*** TASK MATERIAL
--- config.mk ---
export PLATFORM = sky130hd
export DESIGN_NAME = cook_cycle_controller
export DESIGN_NICKNAME = d
export VERILOG_FILES = /design/src/rtl/cook_cycle_controller.sv
export SDC_FILE = /design/constraint.sdc
export NUM_CORES = 1
export LEC_CHECK = 0
export CAP_MARGIN = 20
export CORE_MARGIN = 1
export CORE_UTILIZATION = 50
export DETAILED_ROUTE_END_ITERATION = 6
export GPL_ROUTABILITY_DRIVEN = 0
export PLACE_DENSITY = 0.76
export SLEW_MARGIN = 25
export SYNTH_ARGS = -nofsm -noshare
export SYNTH_HDL_FRONTEND = slang
export SYNTH_SLANG_ARGS = --single-unit
--- constraint.sdc ---
create_clock -name clk -period 6 [get_ports clk]
set_clock_uncertainty 0.1 [all_clocks]
set_input_delay 1.2 -clock clk [delete_from_list [all_inputs] [get_ports clk]]
set_output_delay 1.2 -clock clk [all_outputs]
set_load 0.005 [all_outputs]
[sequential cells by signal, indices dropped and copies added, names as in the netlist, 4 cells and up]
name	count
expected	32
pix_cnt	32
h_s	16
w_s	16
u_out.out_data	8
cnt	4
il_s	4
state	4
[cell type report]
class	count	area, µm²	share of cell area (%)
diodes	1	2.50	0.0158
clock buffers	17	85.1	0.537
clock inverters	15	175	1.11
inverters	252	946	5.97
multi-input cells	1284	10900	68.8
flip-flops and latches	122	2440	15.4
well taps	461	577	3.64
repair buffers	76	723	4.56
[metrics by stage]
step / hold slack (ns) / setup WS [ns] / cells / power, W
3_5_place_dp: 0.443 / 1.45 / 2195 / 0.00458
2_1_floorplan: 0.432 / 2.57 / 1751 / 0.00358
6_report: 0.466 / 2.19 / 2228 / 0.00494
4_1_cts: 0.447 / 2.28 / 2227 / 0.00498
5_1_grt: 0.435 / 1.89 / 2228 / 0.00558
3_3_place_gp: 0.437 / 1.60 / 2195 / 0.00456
==> config.mk <==
export PLATFORM = sky130hd
export DESIGN_NAME = id_ex_stage
export DESIGN_NICKNAME = d
export VERILOG_FILES = /design/src/rtl/id_ex_stage.sv
export SDC_FILE = /design/constraint.sdc
export NUM_CORES = 1
export LEC_CHECK = 0
export CAP_MARGIN = 20
export CORE_AREA = 2 2 169 171
export DETAILED_ROUTE_END_ITERATION = 6
export DIE_AREA = 0 0 171 173
export SLEW_MARGIN = 20
export SYNTH_ARGS = -nofsm -noshare
export SYNTH_HDL_FRONTEND = slang
export SYNTH_SLANG_ARGS = --single-unit
==> constraint.sdc <==
create_clock -name clk -period 15 [get_ports clk]
set_input_delay 3 -clock clk [delete_from_list [all_inputs] [get_ports clk]]
set_output_delay 3 -clock clk [all_outputs]
set_load 0.03 [all_outputs]
**config.mk**
```make
export PLATFORM = sky130hd
export DESIGN_NAME = uart_rx
export DESIGN_NICKNAME = d
export VERILOG_FILES = /design/src/rtl/uart_pkg.sv /design/src/rtl/sync2.sv /design/src/rtl/uart_rx.sv
export SDC_FILE = /design/constraint.sdc
export NUM_CORES = 1
export LEC_CHECK = 0
export CAP_MARGIN = 10
export CORE_UTILIZATION = 49
export CTS_CLUSTER_SIZE = 30
export DETAILED_ROUTE_END_ITERATION = 8
export PLACE_DENSITY_LB_ADDON = 0.15
export REMOVE_ABC_BUFFERS = 1
export SYNTH_ARGS = -nofsm -noshare
export SYNTH_HDL_FRONTEND = slang
export SYNTH_HIERARCHICAL = 1
export SYNTH_SLANG_ARGS = --single-unit
```
**constraint.sdc**
```tcl
create_clock -name clk -period 3.1 [get_ports clk]
set_input_delay 0.62 -clock clk [delete_from_list [all_inputs] [get_ports clk]]
set_output_delay 0.62 -clock clk [all_outputs]
set_load 0.01 [all_outputs]
```
--- src/rtl/genius_pkg.sv ---
// Shared definitions for the Genius game controller: state codes and output-vector layout.
package genius_pkg;

  localparam int unsigned STATE_W = 4;

  typedef enum logic [STATE_W-1:0] {
    S_INIT   = 4'd0,
    S_SETUP  = 4'd1,
    S_PREP   = 4'd2,
    S_FPGA   = 4'd3,
    S_USER   = 4'd4,
    S_CHECK  = 4'd5,
    S_NEXT   = 4'd6,
    S_WINCHK = 4'd7,
    S_RESULT = 4'd8
  } state_e;

  // Bit positions inside the decoded control vector
  localparam int unsigned OUT_R1  = 0;
  localparam int unsigned OUT_R2  = 1;
  localparam int unsigned OUT_E1  = 2;
  localparam int unsigned OUT_E2  = 3;
  localparam int unsigned OUT_E3  = 4;
  localparam int unsigned OUT_E4  = 5;
  localparam int unsigned OUT_SEL = 6;
  localparam int unsigned OUT_W   = 7;

endpackage

--- src/rtl/genius_controller_rise_detect.sv ---
// Rising-edge detector for a synchronized level input (one flop plus AND).
module rise_detect (
  input  logic clock,
  input  logic R_i,
  input  logic d_i,
  output logic rise_o
);

  logic r_d_q;

  always_ff @(posedge clock) begin
    if (R_i) r_d_q <= 1'b0;
    else     r_d_q <= d_i;
  end

  assign rise_o = d_i & ~r_d_q;

endmodule
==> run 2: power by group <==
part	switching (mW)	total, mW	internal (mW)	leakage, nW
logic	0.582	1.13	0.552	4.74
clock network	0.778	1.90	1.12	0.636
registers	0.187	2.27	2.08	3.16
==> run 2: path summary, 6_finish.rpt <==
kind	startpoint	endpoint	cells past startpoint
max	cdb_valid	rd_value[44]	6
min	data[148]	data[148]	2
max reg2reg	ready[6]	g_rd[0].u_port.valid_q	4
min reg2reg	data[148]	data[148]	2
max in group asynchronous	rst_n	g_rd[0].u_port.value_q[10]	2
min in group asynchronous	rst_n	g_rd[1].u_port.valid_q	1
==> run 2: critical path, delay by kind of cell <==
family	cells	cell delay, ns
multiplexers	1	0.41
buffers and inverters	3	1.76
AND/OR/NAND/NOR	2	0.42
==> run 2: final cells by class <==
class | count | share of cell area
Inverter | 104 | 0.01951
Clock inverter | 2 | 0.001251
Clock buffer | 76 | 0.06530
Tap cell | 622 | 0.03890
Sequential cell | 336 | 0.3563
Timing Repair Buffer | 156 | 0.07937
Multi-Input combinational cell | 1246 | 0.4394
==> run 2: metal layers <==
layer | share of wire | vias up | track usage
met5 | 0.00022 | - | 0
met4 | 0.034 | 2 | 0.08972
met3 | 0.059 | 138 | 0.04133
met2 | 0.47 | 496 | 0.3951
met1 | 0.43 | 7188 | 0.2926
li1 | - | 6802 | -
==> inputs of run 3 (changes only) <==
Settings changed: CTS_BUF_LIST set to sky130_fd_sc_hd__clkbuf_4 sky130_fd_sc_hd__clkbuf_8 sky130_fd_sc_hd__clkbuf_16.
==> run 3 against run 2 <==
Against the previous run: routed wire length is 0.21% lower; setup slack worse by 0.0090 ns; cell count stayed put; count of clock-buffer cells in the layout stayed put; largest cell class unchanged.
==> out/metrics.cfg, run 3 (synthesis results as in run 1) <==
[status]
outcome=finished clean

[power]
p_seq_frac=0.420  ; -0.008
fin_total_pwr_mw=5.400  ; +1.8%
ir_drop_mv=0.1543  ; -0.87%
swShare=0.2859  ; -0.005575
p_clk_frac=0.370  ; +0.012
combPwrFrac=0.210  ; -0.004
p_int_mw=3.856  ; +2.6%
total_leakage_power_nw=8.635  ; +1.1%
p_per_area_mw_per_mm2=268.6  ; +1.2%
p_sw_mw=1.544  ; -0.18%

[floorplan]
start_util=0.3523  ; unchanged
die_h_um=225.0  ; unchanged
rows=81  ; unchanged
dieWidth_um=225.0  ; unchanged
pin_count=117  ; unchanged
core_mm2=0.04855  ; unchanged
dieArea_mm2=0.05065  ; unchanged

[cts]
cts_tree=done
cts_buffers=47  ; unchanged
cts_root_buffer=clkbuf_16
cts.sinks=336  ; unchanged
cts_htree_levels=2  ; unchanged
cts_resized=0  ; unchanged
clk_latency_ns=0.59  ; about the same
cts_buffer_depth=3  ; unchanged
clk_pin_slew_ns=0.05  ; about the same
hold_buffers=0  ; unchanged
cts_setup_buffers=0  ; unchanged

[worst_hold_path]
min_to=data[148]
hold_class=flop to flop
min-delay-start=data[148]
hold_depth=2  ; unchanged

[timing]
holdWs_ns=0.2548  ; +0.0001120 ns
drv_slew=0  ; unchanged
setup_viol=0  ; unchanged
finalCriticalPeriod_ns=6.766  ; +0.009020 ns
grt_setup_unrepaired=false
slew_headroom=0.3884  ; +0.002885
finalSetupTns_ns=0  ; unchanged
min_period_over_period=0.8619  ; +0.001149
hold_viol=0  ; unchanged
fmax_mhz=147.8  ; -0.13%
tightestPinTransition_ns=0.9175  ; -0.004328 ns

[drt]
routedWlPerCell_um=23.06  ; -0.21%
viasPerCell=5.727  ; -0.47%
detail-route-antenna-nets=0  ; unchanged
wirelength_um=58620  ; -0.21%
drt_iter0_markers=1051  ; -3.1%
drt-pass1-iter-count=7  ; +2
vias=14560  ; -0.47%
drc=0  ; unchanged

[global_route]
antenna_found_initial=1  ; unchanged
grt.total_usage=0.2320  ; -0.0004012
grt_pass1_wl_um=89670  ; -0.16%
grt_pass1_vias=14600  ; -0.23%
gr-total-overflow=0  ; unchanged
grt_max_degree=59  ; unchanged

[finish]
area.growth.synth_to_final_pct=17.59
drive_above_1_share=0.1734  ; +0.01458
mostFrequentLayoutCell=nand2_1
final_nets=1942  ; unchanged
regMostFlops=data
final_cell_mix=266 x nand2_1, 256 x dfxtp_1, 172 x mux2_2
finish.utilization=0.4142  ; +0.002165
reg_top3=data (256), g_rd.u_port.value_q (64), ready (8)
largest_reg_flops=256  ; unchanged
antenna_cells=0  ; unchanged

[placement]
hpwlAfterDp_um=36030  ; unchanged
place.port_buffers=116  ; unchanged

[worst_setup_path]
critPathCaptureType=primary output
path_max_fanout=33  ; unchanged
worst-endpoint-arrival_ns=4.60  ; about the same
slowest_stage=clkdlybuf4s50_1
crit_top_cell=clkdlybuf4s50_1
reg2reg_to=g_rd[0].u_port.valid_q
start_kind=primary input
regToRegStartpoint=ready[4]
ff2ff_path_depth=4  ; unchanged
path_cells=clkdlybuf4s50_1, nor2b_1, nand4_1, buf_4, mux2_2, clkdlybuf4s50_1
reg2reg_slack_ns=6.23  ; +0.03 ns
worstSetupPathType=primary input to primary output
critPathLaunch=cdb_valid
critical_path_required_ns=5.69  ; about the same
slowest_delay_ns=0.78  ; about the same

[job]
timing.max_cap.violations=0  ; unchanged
### config.mk
export PLATFORM = sky130hd
export DESIGN_NAME = inst_fifo
export DESIGN_NICKNAME = d
export VERILOG_FILES = /design/src/rtl/inst_fifo.sv
export SDC_FILE = /design/constraint.sdc
export NUM_CORES = 2
export LEC_CHECK = 0
export CAP_MARGIN = 5
export CORE_AREA = 3 3 397 399
export CTS_BUF_LIST = sky130_fd_sc_hd__clkbuf_8
export CTS_CLUSTER_DIAMETER = 100
export CTS_CLUSTER_SIZE = 40
export DETAILED_ROUTE_END_ITERATION = 12
export DIE_AREA = 0 0 400 402
export PLACE_DENSITY = 0.69
export SLEW_MARGIN = 25
export SYNTH_ARGS = -nofsm -noshare
export SYNTH_HDL_FRONTEND = slang
export SYNTH_SLANG_ARGS = --single-unit
### constraint.sdc
create_clock -name clk -period 8.49 [get_ports clk]
set_clock_uncertainty 0.1 [all_clocks]
set_input_delay 0.849 -clock clk [delete_from_list [all_inputs] [get_ports clk]]
set_output_delay 0.849 -clock clk [all_outputs]
set_load 0.01 [all_outputs]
******
The answer should be one number, the count of lines above that contain "group".

- YOUR RESPONSE
3